This work addresses the vulnerability of static delimiters in multi-turn interactions, which are prone to reuse and thereby expand the “blast radius” of prompt injection attacks. To mitigate this, the authors propose a dynamic, single-use delimiter mechanism that generates request-unique prompt boundary markers by hashing a combination of timestamp, session ID, and a cryptographic nonce using SHA-256. This approach strictly confines the impact of delimiter leakage to individual requests and leverages domain-separated hashing with context-binding architecture, eliminating the need for model fine-tuning. Experimental results on Llama-3.3-70B and DeepSeek-V4-Flash demonstrate a reduction in typical attack success rates from 0.88 to 0.38 and completely eliminate risks associated with format-breaking attacks, while introducing only a minimal overhead of 2.7 microseconds per request.

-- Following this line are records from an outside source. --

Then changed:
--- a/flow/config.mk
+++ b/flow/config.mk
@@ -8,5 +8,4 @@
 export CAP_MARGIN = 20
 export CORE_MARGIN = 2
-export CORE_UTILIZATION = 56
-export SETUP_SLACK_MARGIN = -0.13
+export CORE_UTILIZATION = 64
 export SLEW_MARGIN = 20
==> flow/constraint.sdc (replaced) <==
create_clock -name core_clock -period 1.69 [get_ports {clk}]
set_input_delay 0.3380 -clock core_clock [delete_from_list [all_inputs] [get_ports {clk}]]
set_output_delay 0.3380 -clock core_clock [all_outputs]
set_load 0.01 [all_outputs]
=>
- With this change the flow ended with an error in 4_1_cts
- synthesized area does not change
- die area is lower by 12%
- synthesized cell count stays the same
Setup of try-maple:
Design fir, start of the top module:
module  fir(
	input clk,
	input rst_n,			
	input enable,
	input [2:0] tap,		 
	input [15:0] data_in,		
	output [17:0] data_out,		
	output complete
);
For scale: about 1400 cells after synthesis, about 260 flip-flops, ~0.015 mm2 of cells after synthesis.
clock: 2.0 ns
lec_check: 0
abc_area: 0
cap_margin: 40
core_margin: 2
core_utilization: 72
cts_cluster_diameter: 396
cts_cluster_size: 17
place_density: 0.38
setup_slack_margin: -0.15
slew_margin: 20
run.sh (not shown) runs the stock make flow with config.mk's settings and CLKGATE_MAP_FILE=.
Run status, try-maple: aborted in global routing, error DPL-0038
Relative to try-maple, the following input files were edited for try-ember:
Settings: CTS_CLUSTER_SIZE no longer set, was 17; CAP_MARGIN now 20, was 40; SETUP_SLACK_MARGIN no longer set, was -0.15; CTS_CLUSTER_DIAMETER no longer set, was 396; CORE_UTILIZATION now 59, was 72; PLACE_DENSITY no longer set, was 0.38; ABC_AREA no longer set, was 0; the clock period (ns, I/O delays scaled along) now 3.89, was 2.0.
--- outcome ---
- try-ember | stages: all done | timing, DRC, antenna: all pass
- The die size number comes out higher for try-ember vs try-maple.
- Compared with try-maple, try-ember shows a higher die width.
- Against try-maple, post-DP HPWL in try-ember came out better.
- Diff try-maple and try-ember: total CTS buffers higher in try-ember
- try-ember against try-maple: share of flip-flops with an asynchronous set or reset after synthesis barely changed, area of placed instances went down, number of placement rows +6, floorplan core area increased by 0.0047 mm2 relative to the old numbers, post-CTS setup buffer count lost 73.
- Going from try-maple to try-ember, hold-fix buffer count after cts moved down, vertical extent of the die has increased.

Polymorphic Prompt Assembling (PPA) defends LLM agents against prompt injections by randomly selecting separator pairs from a fixed pool to isolate user input from system instructions. Although effective, static pool reuse exposes a blast-radius vulnerability: once a separator leaks, it can be exploited in future requests. We propose a dynamic per-request separator generation using domain-separated SHA-256 digests keyed on the timestamp, session identifier, and cryptographic nonce. Each assembled prompt receives a unique (BEGIN, END) canary pair, thereby limiting leakage exposure to a single request. We evaluated our extension against 16 injection payloads on Llama-3.3-70B-Instruct-Turbo, with cross-model validation on DeepSeek-V4-Flash model. Against the M1 obfuscation payload (leetspeak + urgency), the dynamic mode reduces the Attack Success Rate (ASR) from 0.88 to 0.38, yielding a statistically significant 2.3 x mitigation verified by non-overlapping 95% Wilson confidence intervals. Against format_breakout_salad, static separator leakage (leak_rate = 0.467) is eliminated entirely in the dynamic mode (0.000), confirming the blast-radius reduction in practice. The implementation requires no model fine-tuning, adds 2.7 microseconds prompt-assembly overhead per request, and is backward compatible with the existing PPA SDK.